En un asentamiento yagán
El Tren del Fin del Mundo recorre los últimos ocho kilómetros del trazado original, entre las estaciones de Fin del Mundo y Parque. Sus vagones, hechos íntegramente en madera y de estilo clásico, se desplazan sobre unas vías separadas apenas 50 centímetros una de la otra, lo que otorga al convoy un aspecto de tren de colección. Antes de emprender la marcha asistimos al espectáculo de la puesta en funcionamiento de las tres locomotoras de vapor, una de las cuales cuenta con el honor de ser la primera de este tipo construida en Argentina. A mitad del recorrido nos detenemos en la estación de Macarena, única parada durante el trayecto, en donde se tiene la ocasión de visitar una reproducción de un asentamiento yagán.

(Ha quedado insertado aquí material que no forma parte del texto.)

===== src/rtl/uba_intr_arb.sv =====
// Interrupt arbiter: latches device requests, drives PI levels, answers CPU who-are-you cycles.
// Latency: busINTR 1 cycle after pend; response 2 cycles after sampled wruREAD.
// No backpressure; a held wruREAD yields one response, next one needs wruREAD low first.
module uba_intr_arb
    import uba_pkg::*;
#(
    parameter int NCH = 4,
    parameter int CW  = $clog2(NCH)
) (
    input  logic                 clk,
    input  logic                 rst,
    input  logic [NCH-1:0]       devINTR,
    input  logic [NCH-1:0]       chEN,
    input  logic [PI_W*NCH-1:0]  chPI,
    input  logic                 wruREAD,
    input  logic [PI_W-1:0]      busPI,
    output logic [BUSINTR_W:1]   busINTR,
    output logic [NCH-1:0]       devACK,
    output logic                 wruVALID,
    output logic [CW-1:0]        wruCH,
    output logic                 wruNONE,
    output logic [NCH-1:0]       statINT
);

    arb_state_t          state;
    logic [PI_W-1:0]     cap_pi;
    logic [NCH-1:0]      pend;
    logic [NCH-1:0]      match;
    logic [NCH-1:0]      match_nxt;
    logic [BUSINTR_W:1]  lvl;
    logic [CW-1:0]       sel;

    for (genvar i = 0; i < NCH; i++) begin : g_chan
        uba_intr_chan u_chan (
            .clk  (clk),
            .rst  (rst),
            .dev  (devINTR[i]),
            .en   (chEN[i]),
            .ack  (devACK[i]),
            .pend (pend[i])
        );
    end

    assign statINT = pend;

    always_comb begin
        lvl = '0;
        for (int k = 1; k <= BUSINTR_W; k++) begin
            for (int i = 0; i < NCH; i++) begin
                if (pend[i] && chEN[i] && (chPI[PI_W*i +: PI_W] == PI_W'(k))) begin
                    lvl[k] = 1'b1;
                end
            end
        end
    end

    // a captured level of 0 never matches, even against channels left at PI 0
    always_comb begin
        match_nxt = '0;
        for (int i = 0; i < NCH; i++) begin
            match_nxt[i] = pend[i] & chEN[i] & (chPI[PI_W*i +: PI_W] == cap_pi) & (cap_pi != '0);
        end
    end

    // ascending scan so the highest matching index wins
    always_comb begin
        sel = '0;
        for (int i = 0; i < NCH; i++) begin
            if (match[i]) begin
                sel = CW'(i);
            end
        end
    end

    always_ff @(posedge clk or negedge rst) begin
        if (!rst) begin
            busINTR <= '0;
        end else begin
            busINTR <= lvl;
        end
    end

    always_ff @(posedge clk or negedge rst) begin
        if (!rst) begin
            state    <= IDLE;
            cap_pi   <= '0;
            match    <= '0;
            wruVALID <= 1'b0;
            wruNONE  <= 1'b0;
            devACK   <= '0;
            wruCH    <= '0;
        end else begin
            wruVALID <= 1'b0;
            wruNONE  <= 1'b0;
            devACK   <= '0;
            case (state)
                IDLE: begin
                    if (wruREAD) begin
                        cap_pi <= busPI;
                        state  <= SCAN;
                    end
                end
                SCAN: begin
                    match <= match_nxt;
                    state <= RESP;
                end
                RESP: begin
                    if (|match) begin
                        wruVALID <= 1'b1;
                        devACK   <= {{(NCH-1){1'b0}}, 1'b1} << sel;
                        wruCH    <= sel;
                    end else begin
                        wruNONE <= 1'b1;
                    end
                    state <= HOLD;
                end
                HOLD: begin
                    if (!wruREAD) begin
                        state <= IDLE;
                    end
                end
                default: state <= IDLE;
            endcase
        end
    end

endmodule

Al final del viaje nos espera la gente de Canal Fun para llevarnos a dar un paseo en canoa. Desde el lago Acigami descendemos el río Lapataia para desembocar en la bahía del mismo nombre, en aguas del canal de Beagle. Un chubasco repentino —como todos los que aquí se desatan— dificulta la recalada. Además de ser nuestro punto de desembarco, la bahía de Lapataia es el lugar donde termina la Ruta 3, el último tramo de la carretera Panamericana que recorre el continente desde Alaska hasta donde estamos. Más al sur solo quedan la isla de Navarino, el cabo de Hornos y la Antártida. Con la boca del canal de Beagle abriéndose hacia el Atlántico, podemos decir que hemos llegado al fin del mundo.
Javier Argüello es autor de ‘Ser rojo’ (Literatura Random House, 2020).